There is nothing more frustrating than losing a trade; especially if you’ve done the work, made the analysis. If you are like the majority of traders you’ll sit there and wonder why did this happen again when the analysis, the data and the market all agreed with you? It can very well be that the reason is simple: you didn’t close the trade when you should have.
Not closing your winning positions when they turn a payout is an important mistake a trader can make. Selling is when you recoup the investment, part of the investment or, in the best-case scenarios, the investment and some payout. In all cases the takeaway is the same, you are taking money out of the market. If you let those trades stay open, hoping that they will make even more money, it is quite likely that you will lose what you’ve got.
Trading vs Gambling
Hoping a trade can make just a little bit more is dangerously close to gambling (both from technical and psychological points of view). You’ve already made the trade, the trade has done what it was supposed to do… if you sit on it in hopes of getting more you are risking the original trade PLUS the payout, however small they may be.

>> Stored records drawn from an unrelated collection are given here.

$ cat src/rtl/mem_stage_if.sv
// Data-memory req/ack bus between the MEM stage (master) and memory (slave).
interface mem_stage_if #(
    parameter int unsigned AW = 32
);
    logic [AW-1:0] d_addr;
    logic [31:0]   d_wdata;
    logic          d_we;
    logic          d_req;
    logic          d_ack;
    logic [31:0]   d_rdata;

    modport master (output d_addr, d_wdata, d_we, d_req, input d_ack, d_rdata);
    modport slave  (input d_addr, d_wdata, d_we, d_req, output d_ack, d_rdata);
endinterface

$ cat src/rtl/mem_bus_fsm.sv
// Bus handshake FSM: wait-state counting, timeout abort, sticky error, stall generation.
// Optional one-entry store buffer enabled by defining MEM_STORE_BUFFER_EN.
module mem_bus_fsm
    import dlx_pkg::*;
#(
    parameter int unsigned MAX_WAIT = DEFAULT_MAX_WAIT,
    parameter int unsigned AW       = 32
) (
    input  logic        clk,
    input  logic        reset_n,
    input  logic        access,
    input  logic        is_load,
    input  logic [31:0] addr,
    input  logic [31:0] wdata,
    mem_stage_if.master bus,
    output logic        stall,
    output logic        timeout,
    output logic        bus_err
);
    localparam int unsigned CW = $clog2(MAX_WAIT + 1);

    mem_state_t    state_q, state_d;
    logic [CW-1:0] cnt_q, cnt_d;
    logic          bus_err_q;
    logic          cur_valid, cur_we;
    logic [31:0]   cur_addr, cur_wdata;
    logic          waiting, req, done;

`ifdef MEM_STORE_BUFFER_EN
    logic        sb_valid_q, sb_valid_d;
    logic [31:0] sb_addr_q, sb_data_q;
    logic        drain_done, sb_capture;

    // A full buffer always owns the bus; loads only start once it has drained.
    assign cur_valid = sb_valid_q | (access & is_load);
    assign cur_we    = sb_valid_q;
    assign cur_addr  = sb_valid_q ? sb_addr_q : addr;
    assign cur_wdata = sb_valid_q ? sb_data_q : wdata;
`else
    assign cur_valid = access;
    assign cur_we    = ~is_load;
    assign cur_addr  = addr;
    assign cur_wdata = wdata;
`endif

    assign waiting = (state_q != IDLE);
    assign timeout = waiting && (cnt_q == CW'(MAX_WAIT));
    assign req     = waiting ? ~timeout : cur_valid;
    assign done    = (req & bus.d_ack) | timeout;

    assign bus.d_req   = req;
    assign bus.d_we    = req & cur_we;
    assign bus.d_addr  = AW'(cur_addr);
    assign bus.d_wdata = cur_wdata;
    assign bus_err     = bus_err_q;

`ifdef MEM_STORE_BUFFER_EN
    assign drain_done = sb_valid_q & done;

    always_comb begin
        stall = 1'b0;
        if (access && is_load) begin
            stall = sb_valid_q | ~done;
        end else if (access) begin
            stall = sb_valid_q & ~drain_done;
        end
    end

    assign sb_capture = access & ~is_load & ~stall;

    always_comb begin
        sb_valid_d = sb_valid_q;
        if (sb_capture) begin
            sb_valid_d = 1'b1;
        end else if (drain_done) begin
            sb_valid_d = 1'b0;
        end
    end

    always_ff @(posedge clk) begin
        if (!reset_n) begin
            sb_valid_q <= 1'b0;
            sb_addr_q  <= '0;
            sb_data_q  <= '0;
        end else begin
            sb_valid_q <= sb_valid_d;
            if (sb_capture) begin
                sb_addr_q <= addr;
                sb_data_q <= wdata;
            end
        end
    end
`else
    assign stall = access & ~done;
`endif

    always_comb begin
        state_d = state_q;
        cnt_d   = cnt_q;
        case (state_q)
            IDLE: begin
                cnt_d = '0;
                if (cur_valid && !bus.d_ack) begin
                    state_d = cur_we ? WAIT_WR : WAIT_RD;
                end
            end
            WAIT_RD, WAIT_WR: begin
                if (done) begin
                    state_d = IDLE;
                    cnt_d   = '0;
                end else begin
                    cnt_d = cnt_q + 1'b1;
                end
            end
            default: begin
                state_d = IDLE;
                cnt_d   = '0;
            end
        endcase
    end

    always_ff @(posedge clk) begin
        if (!reset_n) begin
            state_q   <= IDLE;
            cnt_q     <= '0;
            bus_err_q <= 1'b0;
        end else begin
            state_q <= state_d;
            cnt_q   <= cnt_d;
            if (timeout) begin
                bus_err_q <= 1'b1;
            end
        end
    end

endmodule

It’s sometimes hard to close the deal when the payout is less than you’ve expected — say, it is 10% when you’ve been expecting 20%. But here is the real question: is it better to risk that 10% or save what you’ve got? If you are having a hard time answering this question then ask yourself: what will make you feel better? Will you feel better banking a payout, or risking everything on a gamble? And what if that gamble doesn’t pay, how would you feel then? Would you feel good knowing that you lost your investment and the payout you’ve already made, because you willfully risked a payout you already had?
The importance of exits
Remember the old saying? A bird in the hand is worth two in the bush. When it comes to trading the meaning is simple: your payout in the hand is worth more than a payout you think you can make. Taking the small payout now means you may be able to make two or three more trades, letting it ride risks your capital and that may wipe you out of the market. Small payout is the best payout because it is more likely to achieve consistent results and may add up to big money quicker than a losing streak.
If you want to stop making this mistake, you should have a plan to exit your trades. This may mean taking profits at a set percentage of the original trade, or it may mean closing the trade when the price action reaches resistance or support targets. In all cases it means you must put a sell rule in your trading plan and manage your risks, follow it or else pay the price.